若是我做了河西侯府中普普通通的下人,那我的命途是否会便的同那人一样?想到此处我在心中打了个冷颤,故作镇定的开口问:“是侯爷要你这么说的?”
墨白点了点头,而我却再也无法苦笑出口,墨白救我一命他料定了我不会为难墨白,料定如此才要他开口,姜潞乱对我下了步步的陷阱,只待我羊入虎口亲自跳下陷阱。
微微闭眼,脑海中诸多事情一扫而过,闭着眼睛的我点了点头,又猛地睁开眼睛对着墨白道:“他本便知道我无处可去,除了他给出的路,我的前头在没得选择。可你应该知道这是个陷阱却还是要将我往火坑里推?”
眼神略有逃避,而我却无处可逃,站起身,腿脚一阵发软,墨白眼疾手快的扶住我的身子,而我却一把将他推开道:“去告诉他,我答应。”
我将这句话出口,墨白却露出一丝错愕,我瞧着这丝错愕发笑,这明明是他们都期望的事情。明明没有人加我有选择的余地,没有人考虑过我的为难。
后来我成了姜潞乱身边的一个婢子,从河西侯府排位第二的杀手到河西侯府侯爷身边的婢子,这两者的心理落差很大,旁人待我的态度改变也很大,从前那些因为武功对我特别尊重的人如今极尽全力来欺负我。

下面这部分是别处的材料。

Context: an optimization exercise on an open-source flow, tuned for a short achievable clock period and few clock cycles. The choices shown serve that exercise and are no tape-out recipe. In this exercise RTL edits were held to simulation tests only and were not proved equivalent to the original.

== the previous run ==
Design DATAPATH_CON_PIPELINE, start of the top module:
module DATAPATH_CON_PIPELINE(clk,reset,imem_addr,imem_rdata,dmem_addr,dmem_wdata,dmem_we,dmem_rdata);
input clk;
input reset;
output [31:0] imem_addr;
input  [31:0] imem_rdata;
output [31:0] dmem_addr;
output [31:0] dmem_wdata;
output dmem_we;
input  [31:0] dmem_rdata;
localparam OP_R = 6'b000000, OP_ADDI = 6'b001000, OP_SLTI = 6'b001010, OP_ANDI = 6'b001100,
           OP_ORI = 6'b001101, OP_LUI = 6'b001111, OP_LW = 6'b100011, OP_SW = 6'b101011,
           OP_BEQ = 6'b000100, OP_BNE = 6'b000101, OP_J = 6'b000010;
localparam FN_ADD = 6'b100000, FN_SUB = 6'b100010, FN_AND = 6'b100100, FN_OR = 6'b100101,
           FN_NOR = 6'b100111, FN_SLT = 6'b101010;
reg  [31:0] pc;
reg  [31:0] pc_n;
reg  [31:0] pc4;
reg  [31:0] d_inst;
reg  [31:1] d_rs_oh, d_rt_oh;    
reg         d_haz;               
reg         d_rs_x, d_rs_m, d_rs_w;  
reg         d_rt_x, d_rt_m, d_rt_w;  
reg         d_ftaken;            
reg         d_fbad;              
reg  [31:0] d_pc4, d_pc8;    
reg  [15:0] d_tlo;           
reg         d_tc;            
reg         d_valid;
reg  [31:0] x_a;         
reg  [31:0] x_an;        
reg  [31:0] x_b;         
reg  [31:0] x_opb;       
reg  [31:0] x_opbn;      
reg  [31:0] x_alt;       
reg  [31:0] x_alt4;      
reg         x_sub;       
reg         x_r_sum, x_r_and, x_r_or, x_r_nor, x_r_slt, x_r_b;
reg         x_regwrite, x_load, x_store, x_branch, x_bne, x_pred;
reg  [4:0]  x_dest;
reg  [31:0] m_res, m_sd;       
reg  [31:0] m_res_n;           
reg         m_regwrite, m_load, m_store;
reg  [4:0]  m_dest;
reg  [31:0] w_res;
reg         w_regwrite;
reg  [4:0]  w_dest;
reg  [31:1] w_we;        
reg  [31:0] rf [1:31];
assign imem_addr = pc;
wire [31:0] pc8 = pc4 + 32'd4;
wire [16:0] f_tlo = {1'b0, pc4[17:2]} + {1'b0, imem_rdata[15:0]};
wire [31:0] f_jtgt  = {pc4[31:28], imem_rdata[25:0], 2'b00};
wire [31:0] f_jtgt4 = f_jtgt + 32'd4;
wire [5:0]  f_op = imem_rdata[31:26];
wire f_j   = (f_op == OP_J);
wire f_use_rs = (f_op != OP_LUI) & ~f_j;
wire f_use_rt = (f_op == OP_R) | (f_op == OP_SW) | (f_op == OP_BEQ) | (f_op == OP_BNE);
wire [4:0] f_rs = imem_rdata[25:21];
wire [4:0] f_rt = imem_rdata[20:16];
wire f_same = (f_rs == f_rt);
wire f_pred = ((f_op == OP_BNE) & ~f_same) | ((f_op == OP_BEQ) & (f_same | imem_rdata[15]));
wire f_take = f_pred & (imem_rdata[15:8] == {8{imem_rdata[7]}});
wire [8:0] f_lo  = {1'b0, pc4[9:2]} + {1'b0, imem_rdata[7:0]};
  ...
Size: ~8000 cells after synthesis, roughly 1700 flip-flops, ~160 I/O pins, ~74000 sq um of cells after synthesis.
==> flow/config.mk <==
export PLATFORM = sky130hd
export DESIGN_NAME = DATAPATH_CON_PIPELINE
export DESIGN_NICKNAME = DATAPATH_CON_PIPELINE
export VERILOG_FILES = /design/flow/design.v
export SDC_FILE = /design/flow/constraint.sdc
export NUM_CORES = 4
export LEC_CHECK = 0
export ABC_AREA = 1
export CAP_MARGIN = 20
export CORE_MARGIN = 2
export CORE_UTILIZATION = 40
export SETUP_SLACK_MARGIN = 5.0
export SLEW_MARGIN = 20
export TNS_END_PERCENT = 100
==> flow/constraint.sdc <==
create_clock -name core_clock -period 7.5 [get_ports {clk}]
set_input_delay 1.5000 -clock core_clock [delete_from_list [all_inputs] [get_ports {clk}]]
set_output_delay 1.5000 -clock core_clock [all_outputs]
set_load 0.01 [all_outputs]
run.sh (not shown) runs the stock make flow with config.mk's settings and CLKGATE_MAP_FILE= SYNTH_SCRIPT=/design/flow/synth_recipe.tcl, a recipe that flattens the netlist after the stock synthesis.
Testbench counts of the previous run, summed over its fixed seeds: cycles 77,981.
This design comes from an exercise in tuning for small area, a short achievable clock period and few clock cycles on the open sky130 flow, not from production work. At most, simulation tests tie the RTL to the original design; equivalence was not proved. Function not checked in runs 1 and 2: the RTL went through the layout flow alone. Power figures rest on the tool's default switching activity, not on a simulated workload.

## flow/config.mk

```make
export PLATFORM = sky130hd
export DESIGN_NAME = risc_v
export DESIGN_NICKNAME = risc_v
export VERILOG_FILES = /design/flow/design.v
export SDC_FILE = /design/flow/constraint.sdc
export NUM_CORES = 4
export LEC_CHECK = 0
export CAP_MARGIN = 20
export CORE_MARGIN = 2
export CORE_UTILIZATION = 40
export SETUP_SLACK_MARGIN = 4
export SLEW_MARGIN = 20
```

## flow/constraint.sdc

```tcl
create_clock -name core_clock -period 10.0 [get_ports {clk}]
set_input_delay 2.0000 -clock core_clock [delete_from_list [all_inputs] [get_ports {clk}]]
set_output_delay 2.0000 -clock core_clock [all_outputs]
set_load 0.01 [all_outputs]
```

## flow/design.v

```verilog
`timescale 1ns/1ns
module risc_v(clk, rst, imem_addr, imem_rdata, dmem_addr, dmem_wdata, dmem_we, dmem_rdata);
    input clk, rst;
    output [31:0] imem_addr;
    input  [31:0] imem_rdata;
    output [31:0] dmem_addr;
    output [31:0] dmem_wdata;
    output dmem_we;
    input  [31:0] dmem_rdata;
    reg  [31:0] pc_f;
    wire [31:0] fi = imem_rdata;
    wire f_jal  = (fi[6:2] == 5'b11011);
    wire f_br   = (fi[6:2] == 5'b11000);
    wire f_pred = f_jal | (f_br & fi[31]);
    wire [11:0] f_off = f_jal ? {fi[20], fi[30:21], 1'b0} : {fi[7], fi[30:25], fi[11:8], 1'b0};
    wire [12:0] f_lo  = {1'b0, pc_f[11:0]} + {1'b0, f_off};
    wire f_ok = f_jal ? (f_lo[12] ? ({fi[31], fi[19:12]} == 9'h1ff) : ({fi[31], fi[19:12]} == 9'h000))
                      : (f_lo[12] == fi[31]);
    wire [31:0] f_seq  = pc_f + 32'd4;
    wire [31:0] f_next = f_pred ? {pc_f[31:12], f_lo[11:0]} : f_seq;
    assign imem_addr = pc_f;
    reg  [31:0] ir;
    reg  [31:0] pc_x;
    reg         v_x;
    reg         bad_x;    
    wire [4:0] rs1 = ir[19:15];
    wire [4:0] rs2 = ir[24:20];
    wire [4:0] rd  = ir[11:7];
    wire [2:0] f3  = ir[14:12];
    wire is_r    = (ir[6:2] == 5'b01100);
    wire is_i    = (ir[6:2] == 5'b00100);
    wire is_ld   = (ir[6:2] == 5'b00000);
    wire is_st   = (ir[6:2] == 5'b01000);
    wire is_br   = (ir[6:2] == 5'b11000);
    wire is_lui  = (ir[6:2] == 5'b01101);
    wire is_jal  = (ir[6:2] == 5'b11011);
    wire is_jalr = (ir[6:2] == 5'b11001);
    wire [31:0] imm_i = {{20{ir[31]}}, ir[31:20]};
    wire [31:0] imm_s = {{20{ir[31]}}, ir[31:25], ir[11:7]};
    wire [31:0] imm_b = {{20{ir[31]}}, ir[7], ir[30:25], ir[11:8], 1'b0};
    wire [31:0] imm_j = {{12{ir[31]}}, ir[19:12], ir[20], ir[30:21], 1'b0};
    wire [31:0] imm_u = {ir[31:12], 12'd0};
    reg  [31:0] res_m, wdata_m;
    reg  [4:0]  rd_m;
    reg         we_m, ld_m, st_m;
    wire [31:0] wd_m = ld_m ? dmem_rdata : res_m;
    reg  [31:0] rf [1:31];
    reg  [31:0] a, b;
    wire fwd_a = we_m & (rd_m == rs1);
    wire fwd_b = we_m & (rd_m == rs2);
    integer k;
    always @(*) begin
        a = {32{fwd_a}} & wd_m;
        b = {32{fwd_b}} & wd_m;
        for (k = 1; k < 32; k = k + 1) begin
            a = a | ({32{(rs1 == k) & ~fwd_a}} & rf[k]);
            b = b | ({32{(rs2 == k) & ~fwd_b}} & rf[k]);
        end
    end
    wire        addsub = is_ld | is_st | is_jalr | (f3 == 3'b000);
    wire [31:0] opb = (is_r | is_br) ? b : (is_st ? imm_s : imm_i);
    wire        neg = is_br | (~addsub & f3[1]) | (is_r & ir[30] & (f3 == 3'b000));
    wire [32:0] d   = {1'b0, a} + {1'b0, opb ^ {32{neg}}} + {32'd0, neg};
    wire [31:0] x   = a ^ opb;
    wire        ltu = ~d[32];
    wire        lt  = (a[31] ^ opb[31]) ? a[31] : d[31];
    wire        eq  = (x == 32'd0);
    reg [31:0] alu;
    always @(*) begin
        if (addsub) alu = d[31:0];
        else case (f3)
            3'b010:  alu = {31'd0, lt};
            3'b011:  alu = {31'd0, ltu};
            3'b100:  alu = x;
            3'b110:  alu = a | opb;
            3'b111:  alu = a & opb;
            default: alu = d[31:0];
        endcase
    end
    wire [31:0] pc4 = pc_x + 32'd4;
    wire [31:0] tgt = pc_x + (is_jal ? imm_j : imm_b);
    wire [31:0] res = (is_jal | is_jalr) ? pc4 : (is_lui ? imm_u : alu);
    wire        x_we = v_x & (is_r | is_i | is_ld | is_lui | is_jal | is_jalr) & (rd != 5'd0);
    reg  cond;
    always @(*) begin
        case ({f3[2], f3[0]})
            2'b00: cond = eq;
            2'b01: cond = ~eq;
            2'b10: cond = lt;
            default: cond = ~lt;
        endcase
    end
    wire redirect = v_x & (is_jalr | (is_jal & bad_x) |
                           (is_br & (ir[31] ? (~cond | bad_x) : cond)));
    wire [31:0] x_target = is_jalr ? d[31:0] : ((is_br & ~cond) ? pc4 : tgt);
    assign dmem_addr  = res_m;
    assign dmem_wdata = wdata_m;
    assign dmem_we    = st_m;
    always @(posedge clk) begin
        if (we_m) rf[rd_m] <= wd_m;
    end
    always @(posedge clk or posedge rst) begin
        if (rst) begin
            pc_f <= 32'd0;
            v_x  <= 1'b0;
            we_m <= 1'b0;
            ld_m <= 1'b0;
            st_m <= 1'b0;
        end else begin
            pc_f <= redirect ? x_target : f_next;
            v_x  <= ~redirect;
            we_m <= x_we;
            ld_m <= v_x & is_ld;
            st_m <= v_x & is_st;
        end
    end
    always @(posedge clk) begin
        ir      <= fi;
        pc_x    <= pc_f;
        bad_x   <= f_pred & ~f_ok;
        res_m   <= res;
        wdata_m <= b;
        rd_m    <= rd;
    end
endmodule
```

## flow/run.sh

```bash
#!/bin/bash
# synth_recipe.tcl (not shown) runs the flow's synth.tcl, then flattens the netlist and writes it again
# the make line also repeats each setting of config.mk as NAME=value (left out here)
make -C /OpenROAD-flow-scripts/flow DESIGN_CONFIG=/design/flow/config.mk WORK_HOME=/design/flow/orfs CLKGATE_MAP_FILE= SYNTH_SCRIPT=/design/flow/synth_recipe.tcl finish
```

==> metrics.cfg, run 1 <==
[drt]
first_pass_iters = 12
vias_per_cell = 7.41
wl_per_cell_microns = 42.6
ant_nets = 0
drc = 0
postRouteWirelength_microns = 293000
drt_iter0_drc = 11800
vias = 50900

[synth]
avgSynthCellArea_sq_um = 12.6
yosys_register_bits = 1160
ys_warn_count = 1
netlist.area_leader.share_pct = 54.1
synth_top_area_cell = edfxtp_1
synth-async-reset-ratio_pct = 3.10
syn-num-nets = 4583
synthCells = 4376
ys_seq_area_share_pct = 60.6
synth_cell_type_count = 83
synthFlopType = edfxtp_1
synth_edf_count = 992
synth.area.top_cells = edfxtp_1, a22oi_1, dfxtp_1
synth.cell_area_sq_um = 55000

[critical_path]
reg2regPathDepth = 26
worstSetupPathType = reg -> reg
slowest_delay_ns = 0.88
worstPathArrival_ns = 7.52
crit_required_ns = 10.65
crit_cells = 26
worst-path-max-fanout = 16
path_common_cell = buf_4
cp.buffers_inverters = 7
critPathLaunchType = flip-flop
path_delay_family = simple AND/OR/NAND/NOR gates
critical_path.endpoint_type = flip-flop
cp_slowest_cell = nor2_4
regToRegSetupSlack_ns = 3.13

[cells_and_area]
final_util_pct = 51.3
fillerInstances = 11600
mostFrequentLayoutCells = edfxtp_1, a22oi_1, buf_4
drive_gt1_share_pct = 24.4
final_common_cell = edfxtp_1
finalNetCount = 5145
area_delta_synth_final_pct = 27.6

[timing]
final_max_slew_viol_count = 0
setup_tns_ns = 0
slew_headroom_pct = 20.4
finalCritPeriodShare_pct = 68.7
fin_skew_ns = 0.0596
hold_viol_final = 0
rsz0062_at_grt = yes
worst_pin_slew_ns = 1.19
min_period_ns = 6.87
setup_violations = 0
fmax_mhz = 146

[clocking]
clk_pin_slew_worst_paths_ns = 0.07
cts_sinks = 1160
clockBufferDepth = 3
cts_hold_buf = 0
clock_latency_ns = 0.80
root_buffer = clkbuf_16
ctsHtreeMaxLevel = 3
cts-buffers-inserted = 116
cts_tree = built

[pwr]
peakVddDrop_v = 0.000156
powerDensity_nw_per_um2 = 214
p_leak_nw = 24.8

[die]
row_count = 136
dieHeight_microns = 375
dieArea_sq_um = 141000
chipWidth_microns = 375
io_pins = 163
core_sq_um = 137000
initial_utilization_pct = 40.2

[place]
io_buffers = 160
hpwlAfterDp_microns = 161000
place.gp.congestion = 0.972

[global_route]
grt_max_degree = 42
grt_pass1_wl_microns = 385000
antenna_found_initial = 27
gr-usage-all-layers_pct = 39.9
first_global_vias = 46500
overflow = 0

[min_path]
hold_path_class = reg -> reg
hold_depth = 0

[job]
drv_cap = 0

[run_status]
status = complete, no violations

-- cells by family (layout without fill, tap and decap cells) --
kind of cell	count (synthesis)	count (layout)	share of synthesized area [%]
buffers and inverters	446	1102	3.16
AND/OR/NAND/NOR	921	923	8.42
AO/OA/AOI/OAI	1390	1390	19.1
other	0	32	0
multiplexers	155	163	2.94
flip-flops	1160	1160	60.6
XOR/XNOR	163	163	2.59
adder cells (fa/ha/maj)	141	141	3.25
-- final cells by class --
| cell class | instances | area [sq um] | area share [%] |
|---|---|---|---|
| inverter | 146 | 583 | 0.830 |
| antenna | 32 | 80.1 | 0.114 |
| multi-input combinational | 2780 | 22700 | 32.3 |
| clock inverter | 86 | 841 | 1.20 |
| timing repair buffer | 729 | 7290 | 10.4 |
| tap | 1794 | 2240 | 3.20 |
| sequential | 1160 | 33400 | 47.5 |
| timing repair inverter | 5 | 25.0 | 0.0356 |
| clock buffer | 136 | 3100 | 4.41 |
-- power by group --
part / leakage, nW / internal [mW] / switching [mW]
Clock: 1.93 / 2.56 / 2.02
Sequential: 10.6 / 5.85 / 0.345
Combinational: 12.3 / 1.78 / 2.51
Total: 24.8 / 10.2 / 4.87
-- cell usage after synthesis (112+ instances only) --
master	number
a221oi_1	177
a22o_1	157
a22oi_1	582
clkbuf_1	244
dfxtp_1	132
edfxtp_1	992
ha_1	138
inv_1	144
mux2i_1	118
nand2_1	196
nand3_1	187
nand4_1	112
nor2_1	194
o21ai_0	115
-- what timing repair did --
item                       CTS  global route
pin swaps                  120           102
setup buffers              277           100
gates resized for setup    380           260
cloned                      24             7
setup endpoints to repair   64            91
hold endpoints to repair     0             0
-- metrics by stage --
step | worst slack, ns | power [mW] | cell area [sq um] | hold WS (ns) | std cells
floorplan | 3.69 | 8.00 | 55200 | 0.358 | 4376
global placement | 1.53 | 9.42 | 60000 | 0.413 | 6206
detailed placement | 1.48 | 9.44 | 60000 | 0.403 | 6206
CTS | 3.47 | 14.5 | 68100 | 0.407 | 6729
global route | 3.05 | 15.4 | 70200 | 0.416 | 6844
finish | 3.13 | 15.1 | 70200 | 0.411 | 6868
-- routing by layer --
layer	routed length, microns	track usage [%]	up-vias	part of all wire [%]
li1	-	-	18900	-
met1	94500	46.9	24300	32
met2	115000	55.7	5857	39
met3	52600	20.1	1866	18
met4	29900	29.3	26	10
met5	528	1.13	-	0.18
-- path summary, 6_finish.rpt --
| kind | to | start |
|---|---|---|
| worst max-delay path | pc_f[14]$_DFFE_PP0P_ | ir[16]$_DFF_P_ |
| worst min-delay path | rd_m[0]$_DFF_P_ | ir[7]$_DFF_P_ |
| worst max register to register | pc_f[14]$_DFFE_PP0P_ | ir[16]$_DFF_P_ |
| worst min register to register | rd_m[0]$_DFF_P_ | ir[7]$_DFF_P_ |
| max in group asynchronous | ld_m$_DFF_PP0_ | rst |
| min in group asynchronous | pc_f[27]$_DFFE_PP0P_ | rst |
-- sequential cells by signal, indices dropped and copies added (netlist names) --
signal,flops
pc_f,32
ir,30
rf,992
st_m,1
bad_x,1
wdata_m,32
we_m,1
res_m,32
ld_m,1
rd_m,5
pc_x,32
v_x,1
==> run 2: changes to the inputs <==
--- a/flow/config.mk
+++ b/flow/config.mk
@@ -8,5 +8,4 @@
 export CAP_MARGIN = 20
 export CORE_MARGIN = 2
 export CORE_UTILIZATION = 40
-export SETUP_SLACK_MARGIN = 4
 export SLEW_MARGIN = 20
==> metrics.cfg, run 2 <==
[run_status]
status = complete, no violations  ; unchanged

[critical_path]
slowest_delay_ns = 0.90  ; was 0.88 ns
regToRegSetupSlack_ns = 1.18  ; was 3.13 ns
worstSetupPathType = reg -> reg  ; unchanged
worstPathArrival_ns = 9.48  ; was 7.52 ns
worst-path-max-fanout = 17  ; was 16
cp_slowest_cell = nor2_4  ; unchanged
critical_path.endpoint_type = flip-flop  ; unchanged
critPathLaunchType = flip-flop  ; unchanged
crit_required_ns = 10.66  ; was 10.65 ns
path_common_cell = buf_4  ; unchanged

[die]
row_count = 136  ; unchanged
dieHeight_microns = 375  ; unchanged
io_pins = 163  ; unchanged
core_sq_um = 137000  ; unchanged
dieArea_sq_um = 141000  ; unchanged
chipWidth_microns = 375  ; unchanged
initial_utilization_pct = 40.2  ; unchanged

[timing]
fmax_mhz = 113  ; was 146 MHz
min_period_ns = 8.82  ; was 6.87 ns
slew_headroom_pct = 18.3  ; was 20.4%
finalCritPeriodShare_pct = 88.2  ; was 68.7%
fin_skew_ns = 0.0689  ; was 0.0596 ns
hold_viol_final = 0  ; unchanged
final_max_slew_viol_count = 0  ; unchanged
setup_violations = 0  ; unchanged
rsz0062_at_grt = no  ; was yes
setup_tns_ns = 0  ; unchanged
worst_pin_slew_ns = 1.23  ; was 1.19 ns

[place]
place.gp.congestion = 1.03  ; was 0.972
io_buffers = 160  ; unchanged
hpwlAfterDp_microns = 160000  ; was 161000 microns

[global_route]
gr-usage-all-layers_pct = 37.1  ; was 39.9%
overflow = 0  ; unchanged
first_global_vias = 44200  ; was 46500
grt_pass1_wl_microns = 362000  ; was 385000 microns
antenna_found_initial = 12  ; was 27
grt_max_degree = 37  ; was 42

[drt]
drt_iter0_drc = 11600  ; was 11800
first_pass_iters = 14  ; was 12
ant_nets = 0  ; unchanged
postRouteWirelength_microns = 269000  ; was 293000 microns
vias = 47500  ; was 50900
vias_per_cell = 7.35  ; was 7.41
drc = 0  ; unchanged
wl_per_cell_microns = 41.5  ; was 42.6 microns

[pwr]
powerDensity_nw_per_um2 = 220  ; was 214 nW/um^2
total_power_mw = 14.1  ; was 15.1 mW
peakVddDrop_v = 0.000154  ; was 0.000156 V
p_leak_nw = 22.0  ; was 24.8 nW

[cells_and_area]
finalNetCount = 4752  ; was 5145
final_common_cell = edfxtp_1  ; unchanged
final-seq-area_sq_um = 33300  ; was 33400 sq um
area_delta_synth_final_pct = 16.2  ; was 27.6%
fillerInstances = 12100  ; was 11600
multiInputGateArea_sq_um = 20700  ; was 22700 sq um
largest_register_ffs = 992  ; unchanged
drive_gt1_share_pct = 11.3  ; was 24.4%
largest_register = rf  ; unchanged
final_util_pct = 46.7  ; was 51.3%
mostFrequentLayoutCells = edfxtp_1, a22oi_1, nand2_1  ; was edfxtp_1, a22oi_1, buf_4

[clocking]
clockBufferDepth = 3  ; unchanged
ctsResizeCount = 0  ; was 380
root_buffer = clkbuf_16  ; unchanged
cts_setup_buffers = 0  ; was 277
ctsHtreeMaxLevel = 3  ; unchanged
cts_hold_buf = 0  ; unchanged
cts_tree = built  ; unchanged
clock_latency_ns = 0.79  ; was 0.80 ns
clk_pin_slew_worst_paths_ns = 0.06  ; was 0.07 ns
cts_sinks = 1160  ; unchanged
cts-buffers-inserted = 117  ; was 116

[synth]
synthFlopType = edfxtp_1  ; unchanged
synth.cell_area_sq_um = 55000  ; unchanged
synth.area.top_cells = edfxtp_1, a22oi_1, dfxtp_1  ; unchanged
synth_edf_count = 992  ; unchanged
netlist.area_leader.share_pct = 54.1  ; unchanged
syn-num-nets = 4583  ; unchanged
synthCells = 4376  ; unchanged
synth_common_cells = edfxtp_1, a22oi_1, clkbuf_1  ; unchanged
synth_top_area_cell = edfxtp_1  ; unchanged
yosys_register_bits = 1160  ; unchanged
ys_warn_count = 1  ; unchanged
synth-async-reset-ratio_pct = 3.10  ; unchanged
ys_seq_area_share_pct = 60.6  ; unchanged
post-synth-top-count-cell = edfxtp_1  ; unchanged
avgSynthCellArea_sq_um = 12.6  ; unchanged
synth_cell_type_count = 83  ; unchanged

[job]
drv_cap = 0  ; unchanged

[min_path]
hold_path_class = reg -> reg  ; unchanged

==> run 2: layout make-up <==
type | count | share of cell area (%)
Sequential cell | 1160 | 52.1
Antenna cell | 30 | 0.117
Tap cell | 1794 | 3.51
Clock inverter | 76 | 1.43
Timing Repair Buffer | 350 | 4.76
Multi-Input combinational cell | 2770 | 32.4
Clock buffer | 140 | 4.83
Inverter | 146 | 0.857
==> run 2: path summary, 6_finish.rpt <==
check | startpoint | end | cells past startpoint
min in group asynchronous | rst | pc_f[27]$_DFFE_PP0P_ | 3
setup / recovery | ir[15]$_DFF_P_ | pc_f[30]$_DFFE_PP0P_ | 25
setup reg to reg | ir[15]$_DFF_P_ | pc_f[30]$_DFFE_PP0P_ | 25
hold reg to reg | pc_f[31]$_DFFE_PP0P_ | pc_x[31]$_DFF_P_ | 0
hold / removal | pc_f[31]$_DFFE_PP0P_ | pc_x[31]$_DFF_P_ | 0
max in group asynchronous | rst | ld_m$_DFF_PP0_ | 3
==> run 2: cells by family after synthesis <==
kind of cell,after synthesis,synth area share (%)
AOI/OAI and AO/OA,1390,19.1
adders and majority gates,141,3.25
xor gates and xnor gates,163,2.59
DFF,1160,60.6
and+or+nand+nor,921,8.42
muxes,155,2.94
buffers and inverters,446,3.16
==> run 2: worst max-delay path, delay by kind of cell, from the launching register on <==
kind,cells,cell delay (ns)
multiplexers,1,0.29
AND/OR/NAND/NOR,7,2.56
AO/OA/AOI/OAI,11,2.98
XOR/XNOR,2,0.48
buffers and inverters,3,1.11
flip-flops,1,0.78
adder cells (fa/ha/maj),1,0.43
==> run 2: power by group <==
| group | leakage, nW | total (mW) | switching (mW) | internal (mW) |
|---|---|---|---|---|
| clock | 1.95 | 4.65 | 2.01 | 2.65 |
| sequential | 10.6 | 6.14 | 0.287 | 5.86 |
| combinational | 9.45 | 3.25 | 2.11 | 1.14 |
| total | 22.0 | 14.1 | 4.41 | 9.64 |
==> run 2: per-layer routing <==
metal	vias up	wire, microns	global-route usage (%)
met4	12	24000	25.8
met1	22800	91200	45.7
li1	18000	-	-
met3	1448	45300	15.6
met5	-	146	0.515
met2	5207	108000	52.4
==> run 2: per-stage QoR <==
stage | cell area (sq um) | instances | setup WS [ns] | hold WS, ns
after floorplan | 55000 | 4376 | 3.20 | 0.358
after global placement | 59900 | 6219 | 1.28 | 0.404
after detailed placement | 59900 | 6219 | 1.27 | 0.405
after CTS | 63900 | 6435 | 1.59 | 0.424
after global routing | 63900 | 6453 | 1.05 | 0.445
final | 64000 | 6466 | 1.18 | 0.427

那时候活得冰火两重天的我认识到,一个人她可以安心的忍受武功高强却隐瞒身份做婢子,但是一个人她不可能忍受作为一个无能为力的婢子,却顶着武功高强杀手的名字安心度日,如果有人说她对名誉不在乎那定然是因为从未得到过,一个人如果尝到了名誉的甜头她不可能再心安理得的落后。
成为卑微任人踩踏的小婢的我,时时刻刻忍受着旁人的冷嘲热讽,时时刻刻忍受着旁人的冷眼旁观,关于那
些勾心斗角那些日子我当真瞧了个边,有些年纪比我大些的婢子故意将我的被褥藏起使我受风着凉,有些年纪比我小的婢子推托自己身子难受将大部分的伙计都交给我。
这些事姜潞乱都不知道,直到有一天邱园园抱着琵琶跑到姜潞乱的主卧中将他候着,那时候我正巧在收拾房间中的古画上的尘埃,许是为了报复当年我对她的漠视不顾,以至于她背负着刺杀世子的罪名被逐出河西侯府的事,那天她故意抬脚害我绊倒,扯碎了姜潞乱最喜爱的古画,后赶到的姜潞乱瞧见地上被扯坏的古画勃然大怒,印象中那是他第一次勃然大怒,哪怕从前他废了我的武功。
我将他最珍爱的古画毁坏,他罚我在莲花池边思过,然而那一天晌午天色骤变,原本明朗的天上却下起了极大地雨,秋后的天气迎着酸涩彻骨的雨水,忍着膝下的疼痛我一动不动的盯着荷花池中游来游去的鲤鱼发愣,那是第一次我认识到,原来在他的心目中我竟比不上一副画,说实话我很伤心,却已接近麻木,他说他喜欢我,那句话我原本不信却不知何时在心中留下了一丝期待,而期待的结果便是如今这个悲惨的模样。